Aspinall lecture series.


Thirty years of scholarship with the Aspinall Foundation

Three decades ago, the Wayne N. and Julia E. Aspinall Foundation established a lecture and scholarship series at Colorado Mesa University honoring the late U.S. representative’s interest in public service and education. On April 8, F. Ross Peterson, PhD, will give the series’ 30th lecture to the academic and Grand Junction communities in the University Center ballroom. In “Proving Powell’s Prognostications Erroneous,” Peterson will discuss the economics of the Colorado River Basin.

“Dr. Ross Peterson is a well-known and highly respected scholar of the American West,” said history professor Steve Schulte, PhD. “We’re very lucky to have him on campus for three weeks to share his expertise.” Schulte serves as the faculty liaison to the Aspinall Foundation Board. He’s also a board member, voted there after the 2002 publication of his book, Wayne Aspinall and the Shaping of the American West.

One of Schulte’s duties is to coordinate the annual hiring of a guest lecturer for the series.

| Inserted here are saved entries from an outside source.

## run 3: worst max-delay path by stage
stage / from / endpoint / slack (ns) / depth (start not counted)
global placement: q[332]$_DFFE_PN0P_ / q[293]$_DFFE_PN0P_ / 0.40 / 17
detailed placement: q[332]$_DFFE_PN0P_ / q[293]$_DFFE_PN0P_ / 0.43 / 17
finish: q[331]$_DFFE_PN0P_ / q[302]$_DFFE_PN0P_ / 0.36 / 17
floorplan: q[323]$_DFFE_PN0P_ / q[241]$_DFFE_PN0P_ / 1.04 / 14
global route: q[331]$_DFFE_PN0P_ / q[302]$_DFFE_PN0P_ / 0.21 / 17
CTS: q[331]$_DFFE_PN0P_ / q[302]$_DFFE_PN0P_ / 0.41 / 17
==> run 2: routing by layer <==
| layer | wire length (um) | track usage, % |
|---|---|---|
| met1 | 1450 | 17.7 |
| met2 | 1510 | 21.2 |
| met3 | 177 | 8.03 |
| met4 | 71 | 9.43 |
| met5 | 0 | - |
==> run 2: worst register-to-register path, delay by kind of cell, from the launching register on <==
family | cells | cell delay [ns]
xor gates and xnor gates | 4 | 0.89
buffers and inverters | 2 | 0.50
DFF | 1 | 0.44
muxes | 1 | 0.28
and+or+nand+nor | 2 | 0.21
==> config.mk <==
export PLATFORM = sky130hd
export DESIGN_NAME = rtiu_return_unit
export DESIGN_NICKNAME = d
export VERILOG_FILES = /design/src/core/rtiu_return_unit.v
export VERILOG_INCLUDE_DIRS = /design/src /design/src/core
export SDC_FILE = /design/constraint.sdc
export NUM_CORES = 1
export LEC_CHECK = 0
export ABC_AREA = 1
export BUFFER_PORTS_ARGS = -buffer_cell sky130_fd_sc_hd__buf_4
export CORE_ASPECT_RATIO = 1.2
export CORE_MARGIN = 2
export CORE_UTILIZATION = 35
export DETAILED_ROUTE_END_ITERATION = 6
export PLACE_DENSITY = 0.61
export SETUP_SLACK_MARGIN = 0.5
export SYNTH_ARGS = -nofsm -noshare
export SYNTH_HDL_FRONTEND = slang
export SYNTH_SLANG_ARGS = --single-unit
==> constraint.sdc <==
create_clock -name core_clk -period 1.5 [get_ports core_clk]
set_input_delay 0.3 -clock core_clk [delete_from_list [all_inputs] [get_ports core_clk]]
set_output_delay 0.3 -clock core_clk [all_outputs]
set_load 0.02 [all_outputs]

Each year, he works alongside a political science faculty member and a current student — ideally a recent recipient of one of the foundation’s generous scholarships — to select the top three applicants for the position.

“The criteria is distinguished,” he said. “Of course, that’s open to interpretation.” Schulte also asks his committee members to consider whether or not the applicant’s proposed course complements CMU’s offerings. “In other words, does it have student appeal? There are some great scholars in [the pool] every year, but do we really want a course in this or that?” said Schulte.

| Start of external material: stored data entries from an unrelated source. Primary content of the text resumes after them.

### src/pkg/vrw_pkg.sv
// constants and types for the vendor-request register write path
package vrw_pkg;

  // setup request decode
  localparam logic [7:0]  REQ_TYPE_VENDOR_OUT = 8'h40;
  localparam logic [7:0]  REQ_REG_WRITE       = 8'h03;
  localparam logic [3:0]  CTRL_ENDPOINT       = 4'h0;

  // setup packet byte positions
  localparam logic [3:0]  SETUP_LEN           = 4'h8;
  localparam int          POS_REQ_TYPE        = 0;
  localparam int          POS_REQUEST         = 1;
  localparam int          POS_VALUE_LO        = 2;
  localparam int          POS_VALUE_HI        = 3;
  localparam int          POS_INDEX_LO        = 4;
  localparam int          POS_INDEX_HI        = 5;
  localparam int          POS_LENGTH_LO       = 6;
  localparam int          POS_LENGTH_HI       = 7;

  // output level register for pin_group_64_to_95
  localparam logic [31:0] LEVEL_REG_ADDR      = 32'hbf800928;
  localparam logic [31:0] LEVEL_REG_RESET     = 32'h00000000;
  localparam logic [16:0] WORD_BYTES          = 17'h00004;

  typedef enum logic [1:0] {
    TOK_SETUP,
    TOK_OUT,
    TOK_IN,
    TOK_OTHER
  } vrw_token_t;

  typedef enum logic [1:0] {
    HS_ACK,
    HS_NAK,
    HS_STALL,
    HS_NONE
  } vrw_handshake_t;

endpackage

### src/verilog/vrw_reg_write.sv
// control-endpoint vendor request handler writing the pin output level register
`timescale 1ns/100ps

module vrw_reg_write #(
  parameter logic [31:0] LEVEL_ADDR = vrw_pkg::LEVEL_REG_ADDR
) (
  input  wire logic                    sys_clk,
  input  wire logic                    rstn,
  input  wire logic                    clkEn,
  input  wire logic                    tokValid,
  input  wire vrw_pkg::vrw_token_t     tokKind,
  input  wire logic [3:0]              tokEndpoint,
  input  wire logic                    rxValid,
  input  wire logic [7:0]              rxByte,
  input  wire logic                    rxEnd,
  input  wire logic                    rxCrcOk,
  input  wire logic                    rxData1,
  input  wire logic                    hostAck,
  input  wire logic [31:0]             pinDir,
  output logic                         hsValid,
  output vrw_pkg::vrw_handshake_t      hsCode,
  output logic                         zlpValid,
  output logic                         zlpData1,
  output logic [31:0]                  pinLevel,
  output logic [31:0]                  pinDrive,
  output logic [31:0]                  pinDriveEn
);

  // lane steering assumes the register starts on a word boundary
  if (LEVEL_ADDR[1:0] != 2'b00) begin : g_addr_check
    $error("LEVEL_ADDR must be word aligned");
  end

  typedef enum logic [2:0] {
    ST_IDLE,
    ST_SETUP_RX,
    ST_DATA_WAIT,
    ST_DATA_RX,
    ST_STATUS_WAIT,
    ST_STATUS_ACK
  } vrw_state_t;

  // reset release through two flops
  logic [1:0]           rstSync_r;
  logic                 rstnInt;

  always_ff @(posedge sys_clk or negedge rstn) begin
    if (!rstn) begin
      rstSync_r <= 2'b00;
    end else begin
      rstSync_r <= {rstSync_r[0], 1'b1};
    end
  end
  assign rstnInt = rstSync_r[1];

  vrw_state_t           state_r,    state_nxt;
  logic [7:0]           setupBuf_r [8];
  logic [3:0]           rxCnt_r,    rxCnt_nxt;
  logic                 stall_r,    stall_nxt;
  logic [31:0]          pendData_r, pendData_nxt;
  logic [3:0]           pendMask_r, pendMask_nxt;
  logic [31:0]          level_r,    level_nxt;
  logic                 hsValid_r,  hsValid_nxt;
  vrw_pkg::vrw_handshake_t hsCode_r, hsCode_nxt;
  logic                 zlp_r,      zlp_nxt;
  logic                 zlpD1_r,    zlpD1_nxt;
  logic [31:0]          drive_r;
  logic [31:0]          driveEn_r;

  // setup field decode
  wire  logic [31:0]    reqAddr;
  wire  logic [15:0]    reqLen;
  wire  logic           reqIsWrite;
  wire  logic           addrHit;
  wire  logic           lenFits;
  wire  logic           onCtrlEp;
  wire  logic           setupTok;
  wire  logic [1:0]     rxLane;
  wire  logic           dataCountOk;

  assign reqAddr    = {setupBuf_r[vrw_pkg::POS_INDEX_HI], setupBuf_r[vrw_pkg::POS_INDEX_LO],
                       setupBuf_r[vrw_pkg::POS_VALUE_HI], setupBuf_r[vrw_pkg::POS_VALUE_LO]};
  assign reqLen     = {setupBuf_r[vrw_pkg::POS_LENGTH_HI], setupBuf_r[vrw_pkg::POS_LENGTH_LO]};
  assign reqIsWrite = setupBuf_r[vrw_pkg::POS_REQ_TYPE] == vrw_pkg::REQ_TYPE_VENDOR_OUT &&
                      setupBuf_r[vrw_pkg::POS_REQUEST] == vrw_pkg::REQ_REG_WRITE;
  assign addrHit    = reqAddr[31:2] == LEVEL_ADDR[31:2];
  // bytes must stay inside the one word; longer writes are refused, not wrapped
  assign lenFits    = ({15'h0000, reqAddr[1:0]} + {1'b0, reqLen}) <= vrw_pkg::WORD_BYTES;
  assign onCtrlEp   = tokValid && tokEndpoint == vrw_pkg::CTRL_ENDPOINT;
  assign setupTok   = onCtrlEp && tokKind == vrw_pkg::TOK_SETUP;
  assign rxLane     = reqAddr[1:0] + rxCnt_r[1:0];
  assign dataCountOk = {12'h000, rxCnt_r} == reqLen;

  always_comb begin
    state_nxt    = state_r;
    rxCnt_nxt    = rxCnt_r;
    stall_nxt    = stall_r;
    pendData_nxt = pendData_r;
    pendMask_nxt = pendMask_r;
    level_nxt    = level_r;
    hsValid_nxt  = 1'b0;
    hsCode_nxt   = hsCode_r;
    zlp_nxt      = 1'b0;
    zlpD1_nxt    = zlpD1_r;
    if (setupTok) begin
      // a setup always aborts whatever transfer was in flight
      state_nxt = ST_SETUP_RX;
      rxCnt_nxt = 4'h0;
    end else begin
      case (state_r)
        ST_SETUP_RX: begin
          // count one past eight so an overlong setup is refused
          if (rxValid && rxCnt_r <= vrw_pkg::SETUP_LEN) begin
            rxCnt_nxt = rxCnt_r + 4'h1;
          end
          if (rxEnd) begin
            if (rxCrcOk && rxCnt_r == vrw_pkg::SETUP_LEN) begin
              hsValid_nxt = 1'b1;
              hsCode_nxt  = vrw_pkg::HS_ACK;
              stall_nxt   = !(reqIsWrite && addrHit && lenFits);
              state_nxt   = (reqLen == 16'h0000) ? ST_STATUS_WAIT : ST_DATA_WAIT;
            end else begin
              state_nxt = ST_IDLE;
            end
          end
        end
        ST_DATA_WAIT: begin
          if (onCtrlEp && tokKind == vrw_pkg::TOK_OUT) begin
            rxCnt_nxt    = 4'h0;
            pendMask_nxt = 4'h0;
            state_nxt    = ST_DATA_RX;
          end
        end
        ST_DATA_RX: begin
          if (rxValid && rxCnt_r < vrw_pkg::SETUP_LEN) begin
            rxCnt_nxt = rxCnt_r + 4'h1;
            if ({12'h000, rxCnt_r} < reqLen) begin
              pendData_nxt[rxLane*8 +: 8] = rxByte;
              pendMask_nxt[rxLane]        = 1'b1;
            end
          end
          if (rxEnd) begin
            state_nxt = ST_DATA_WAIT;
            if (!rxCrcOk) begin
              // corrupt packet: stay silent so the host retries
              state_nxt = ST_DATA_WAIT;
            end else if (stall_r || !dataCountOk) begin
              // refused data stalls the status stage as well
              hsValid_nxt = 1'b1;
              hsCode_nxt  = vrw_pkg::HS_STALL;
              stall_nxt   = 1'b1;
              state_nxt   = ST_STATUS_WAIT;
            end else if (!rxData1) begin
              // repeat of a packet already taken: ack it, keep the register
              hsValid_nxt = 1'b1;
              hsCode_nxt  = vrw_pkg::HS_ACK;
            end else begin
              hsValid_nxt = 1'b1;
              hsCode_nxt  = vrw_pkg::HS_ACK;
              for (int b = 0; b < 4; b++) begin
                if (pendMask_r[b]) begin
                  level_nxt[b*8 +: 8] = pendData_r[b*8 +: 8];
                end
              end
              state_nxt = ST_STATUS_WAIT;
            end
          end
        end
        ST_STATUS_WAIT, ST_STATUS_ACK: begin
          if (onCtrlEp && tokKind == vrw_pkg::TOK_IN) begin
            if (stall_r) begin
              hsValid_nxt = 1'b1;
              hsCode_nxt  = vrw_pkg::HS_STALL;
            end else begin
              zlp_nxt   = 1'b1;
              zlpD1_nxt = 1'b1;
              state_nxt = ST_STATUS_ACK;
            end
          end else if (state_r == ST_STATUS_ACK && hostAck) begin
            state_nxt = ST_IDLE;
          end
        end
        default: begin
          state_nxt = ST_IDLE;
        end
      endcase
    end
  end

  always_ff @(posedge sys_clk or negedge rstnInt) begin
    if (!rstnInt) begin
      state_r    <= ST_IDLE;
      rxCnt_r    <= 4'h0;
      stall_r    <= 1'b0;
      pendData_r <= 32'h00000000;
      pendMask_r <= 4'h0;
      level_r    <= vrw_pkg::LEVEL_REG_RESET;
      hsValid_r  <= 1'b0;
      hsCode_r   <= vrw_pkg::HS_NONE;
      zlp_r      <= 1'b0;
      zlpD1_r    <= 1'b0;
    end else if (clkEn) begin
      state_r    <= state_nxt;
      rxCnt_r    <= rxCnt_nxt;
      stall_r    <= stall_nxt;
      pendData_r <= pendData_nxt;
      pendMask_r <= pendMask_nxt;
      level_r    <= level_nxt;
      hsValid_r  <= hsValid_nxt;
      hsCode_r   <= hsCode_nxt;
      zlp_r      <= zlp_nxt;
      zlpD1_r    <= zlpD1_nxt;
    end
  end

  always_ff @(posedge sys_clk or negedge rstnInt) begin
    if (!rstnInt) begin
      for (int i = 0; i < 8; i++) begin
        setupBuf_r[i] <= 8'h00;
      end
    end else if (clkEn && state_r == ST_SETUP_RX && rxValid && rxCnt_r < vrw_pkg::SETUP_LEN) begin
      setupBuf_r[rxCnt_r[2:0]] <= rxByte;
    end
  end

  // level only reaches a pin whose direction bit already says output
  always_ff @(posedge sys_clk or negedge rstnInt) begin
    if (!rstnInt) begin
      drive_r   <= 32'h00000000;
      driveEn_r <= 32'h00000000;
    end else if (clkEn) begin
      drive_r   <= level_r & pinDir;
      driveEn_r <= pinDir;
    end
  end

  assign hsValid    = hsValid_r;
  assign hsCode     = hsCode_r;
  assign zlpValid   = zlp_r;
  assign zlpData1   = zlpD1_r;
  assign pinLevel   = level_r;
  assign pinDrive   = drive_r;
  assign pinDriveEn = driveEn_r;

endmodule // vrw_reg_write
### config.mk
export PLATFORM = sky130hd
export DESIGN_NAME = vrw_reg_write
export DESIGN_NICKNAME = d
export VERILOG_FILES = /design/src/pkg/vrw_pkg.sv /design/src/verilog/vrw_reg_write.sv
export SDC_FILE = /design/constraint.sdc
export NUM_CORES = 1
export LEC_CHECK = 0
export ABC_AREA = 1
export BUFFER_PORTS_ARGS = -buffer_cell sky130_fd_sc_hd__buf_4
export CAP_MARGIN = 10
export CORE_MARGIN = 1
export CORE_UTILIZATION = 47
export DETAILED_ROUTE_END_ITERATION = 12
export PLACE_DENSITY = 0.69
export SLEW_MARGIN = 20
export SYNTH_ARGS = -nofsm -noshare
export SYNTH_HDL_FRONTEND = slang
export SYNTH_SLANG_ARGS = --single-unit
### constraint.sdc
create_clock -name sys_clk -period 17.85 [get_ports sys_clk]
set_input_delay 2.6775 -clock sys_clk [delete_from_list [all_inputs] [get_ports sys_clk]]
set_output_delay 2.6775 -clock sys_clk [all_outputs]
set_load 0.01 [all_outputs]
==> results.ini <==
[cells_and_area]
register_area_sq_um = 5290
area_growth_pct = 22.9
nFillCells = 1728
multi_input_comb_area_sq_um = 3430
drive_gt1_share_pct = 16.7
fin_area_sq_um = 11400
final_util_pct = 58.7
fin_cells = 1526
diodes = 0
finish.net_count = 1317

[power_and_ir_drop]
combinationalPowerShare_pct = 6.7
cellLeakagePower_nw = 5.81
total_power_mw = 1.04
p_sw_share_pct = 23.2
power.switching_mw = 0.241
power_density_nw_per_um2 = 91.1
intPower_mw = 0.796
seqPwrFrac_pct = 47.7
clockPowerShare_pct = 45.6
max-vdd-ir-drop_v = 0.0000741

[setup_path]
startpoint = clkEn
worstRegToRegCells = 7
r2r-end = pendData_r[19]$_DFFE_PN0P_
r2r_setup_slack_ns = 14.65
setup.worst_path.end = reqAddr[3]$_DFFE_PN0P_
path_class = input port to register
worstPathArrival_ns = 4.85
cp_max_fo = 69
end_kind = register
crit_required_ns = 18.24
cp-start-kind = input port
timing.rr.start = rxCnt_r[0]$_DFFE_PN0P_

[placement]
gp_congestion = 0.883
portBuffers = 155
dp.cells = 1485
dpl_cell_area_sq_um = 10600
hpwl_um = 15100

[die]
die-width_um = 142
start_util_pct = 47.8
core_area_sq_um = 19400
dieArea_sq_um = 20300
ios = 156
core.rowCount = 51
dieHeight_um = 142

[timing]
setup_viol = 0
fin_tns_setup_ns = 0
rsz0062_at_grt = false
finalHoldViolCount = 0
relSlewSlack_pct = 35.7
max_freq_ghz = 0.225
report.final.slew_viol_count = 0
worst_slew_pin_slew_ns = 0.964
finalClockSkew_ns = 0.0230
final.min_clock_period_ns = 4.45
post-route-period-util_pct = 25.0

[synthesis]
synth_area_sq_um = 9270
syn-num-nets = 1173
ys_types = 36
synthArstFlopShare_pct = 100
synth_area_leaders = dfrtp_1, nand2_1, o21ai_0, nand3_1, inv_1
synth_warnings = 0
synth_cells = 1101
ys_ff_latch = 211
yosysMostFrequentCell = nand2_1
synth_edf_count = 0
synth_area_per_cell_sq_um = 8.42
synth_top_cell_by_area = dfrtp_1
ys_seq_area_share_pct = 57.0
netlist_top_cells_count = nand2_1, dfrtp_1, o21ai_0
post-synth-top-area-fraction_pct = 56.4
ys.flop_type = dfrtp_1

[cts]
clock_tree.buffer_depth = 3
postCtsSetupBuffers = 0
htreeDepth = 1
postCtsHoldBufs = 0
clockRootBuffer = clkbuf_16
cts_resized = 0
cts_tree = built
clk_pin_slew_ns = 0.06
cts.sinks = 211
cts_buffers = 23
clk_latency_ns = 0.51

[detailed_routing]
antenna_left = 0
wl_per_cell_um = 14.5
drcViolationCount = 0
routed_wirelength_um = 22100
drt_iter0_drc = 624
drtPass1Iterations = 5
vias_per_cell = 5.02
vias = 7656

[global_route]
grt_pass1_wl_um = 36300
grt_max_degree = 79
first_global_vias = 7044
grt-ovfl-total = 0
grt_usage_pct = 22.4
antenna_found_initial = 0

[outcome]
status = finished, final reports clean

[worst_hold_path]
hp-class = register to register
hp-start = rstSync_r[0]$_DFF_PN0_

[job]
cap_viol_max_count = 0

flip-flops by register name (all words and copies together), names as in the netlist:
| name | count |
|---|---|
| pendData_r | 32 |
| pinDriveEn | 32 |
| pinDrive | 32 |
| pinLevel | 32 |
| reqAddr | 32 |
| reqLen | 16 |
| setupBuf_r | 16 |
| pendMask_r | 4 |
| rxCnt_r | 4 |
| state_r | 3 |
| hsCode | 2 |
| rstSync_r | 2 |
| hsValid | 1 |
| stall_r | 1 |
| zlpData1 | 1 |
| zlpValid | 1 |
critical path, stage by stage:
cell	delay, ns
buf_4	0.54
inv_2	0.04
buf_4	0.32
nor3_4	0.40
nand4_1	0.49
o21ai_0	0.36
routing by layer:
layer / up-vias / wire (um) / track usage [%]
met5: - / 0 / 0
met4: 0 / 352 / 4.87
met3: 28 / 1390 / 3.60
met2: 200 / 9990 / 35.2
met1: 3632 / 10400 / 32.7
li1: 3796 / - / -
worst min-delay path by stage:
| stage | endpoint | cells after the start |
|---|---|---|
| 2_1_floorplan | rstSync_r[1]$_DFF_PN0_ | 0 |
| 3_3_place_gp | rstSync_r[1]$_DFF_PN0_ | 0 |
| 3_5_place_dp | rstSync_r[1]$_DFF_PN0_ | 0 |
| 4_1_cts | rstSync_r[1]$_DFF_PN0_ | 0 |
| 5_1_grt | rstSync_r[1]$_DFF_PN0_ | 0 |
| 6_report | rstSync_r[1]$_DFF_PN0_ | 0 |
per-stage QoR:
step	worst slack, ns	hold WS [ns]
CTS	13.36	0.358
finish	13.40	0.352
global placement	12.92	0.337
detailed placement	12.84	0.344
global route	13.00	0.368
floorplan	11.54	0.331
cell type report:
class,count,area share [%]
clock buffers,35,6.15
clock inverters,6,0.549
multi-input cells,747,30.1
inverters,104,3.43
flip-flops and latches,211,46.4
well taps,265,2.91
repair buffers,158,10.4
placed cells by master (no fill, tap or decap), types with 2 or more instances in the layout:
cell type  instances
clkinv_2           3
dfstp_2            2
clkbuf_8           8
clkbuf_1           4
xor2_1             2
nor3b_1            2
ha_1              16
nand3_2            5
nand4_1            9
o21ai_0          122
o21ai_1           32
a21oi_1            8
nor2_2             2
clkbuf_16         23
nor3_4             2
inv_1            102
buf_4            158
nor2_1            73
nand2_1          363
dfrtp_1          208
inv_6              2
nand3_1           97
logic make-up (layout without fill, tap and decap cells):
group | after synthesis | in the layout | synth area share [%]
XOR/XNOR | 3 | 3 | 0.283
AND/OR/NAND/NOR | 558 | 558 | 25.1
flip-flops | 211 | 211 | 57.0
other | 1 | 1 | 0.0404
adder cells (fa/ha/maj) | 17 | 17 | 2.38
AO/OA/AOI/OAI | 168 | 168 | 9.26
buffers and inverters | 143 | 303 | 5.98
power groups by stage:
stage | registers [mW] | clock network, mW | logic, mW
after global routing | 0.496 | 0.500 | 0.0781
final | 0.495 | 0.473 | 0.0695
after detailed placement | 0.503 | 0 | 0.0698
after CTS | 0.495 | 0.481 | 0.0704
after floorplan | 0.509 | 0 | 0.0289
after global placement | 0.503 | 0 | 0.0692
No activity file was read; power rests on OpenSTA's default activity.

Once the screening committee has narrowed the field, the board considers the level of public interest in the proposed lectures and then votes on a favorite candidate. They’re usually right on the money — each year the lecture attracts current students, faculty, staff and a large number of community members. Schulte said he also sees many former scholarship recipients. “We reach out and say, ‘Please come to the reception before the lecture and re-introduce yourself.’ And that sure is fun, the hour before the lecture. Some of them are looking older, just like me.”

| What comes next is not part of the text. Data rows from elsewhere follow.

[config.mk]
export PLATFORM = sky130hd
export DESIGN_NAME = tcc_ctrl
export DESIGN_NICKNAME = d
export VERILOG_FILES = /design/src/logic/tcc_pkg.sv /design/src/logic/tcc_ctrl.sv
export SDC_FILE = /design/constraint.sdc
export NUM_CORES = 1
export LEC_CHECK = 0
export BUFFER_PORTS_ARGS = -buffer_cell sky130_fd_sc_hd__buf_4
export CAP_MARGIN = 25
export CORE_MARGIN = 1
export CORE_UTILIZATION = 25
export CTS_BUF_LIST = sky130_fd_sc_hd__clkbuf_4
export CTS_CLUSTER_SIZE = 10
export DETAILED_ROUTE_END_ITERATION = 8
export GPL_ROUTABILITY_DRIVEN = 0
export SLEW_MARGIN = 20
export SYNTH_ARGS = -nofsm -noshare
export SYNTH_HDL_FRONTEND = slang
export SYNTH_SLANG_ARGS = --single-unit
[constraint.sdc]
create_clock -name clk -period 2.69 [get_ports clk]
set_input_delay 0.538 -clock clk [delete_from_list [all_inputs] [get_ports clk]]
set_output_delay 0.538 -clock clk [all_outputs]
set_load 0.02 [all_outputs]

During his time on campus, Peterson will teach a three-week course on the environmental revolution of the 1960s, detailing the people and events that shaped the decade’s major changes. He will also speak to a lower-division history class and present at a social and behavioral sciences departmental seminar, discussing his career as a faculty member and college professor.

Of course, Peterson’s time here won’t be all work and no play. “One of the things he said when he applied is that he wants to be able to go to some excellent Colorado Mesa baseball games,” Schulte said.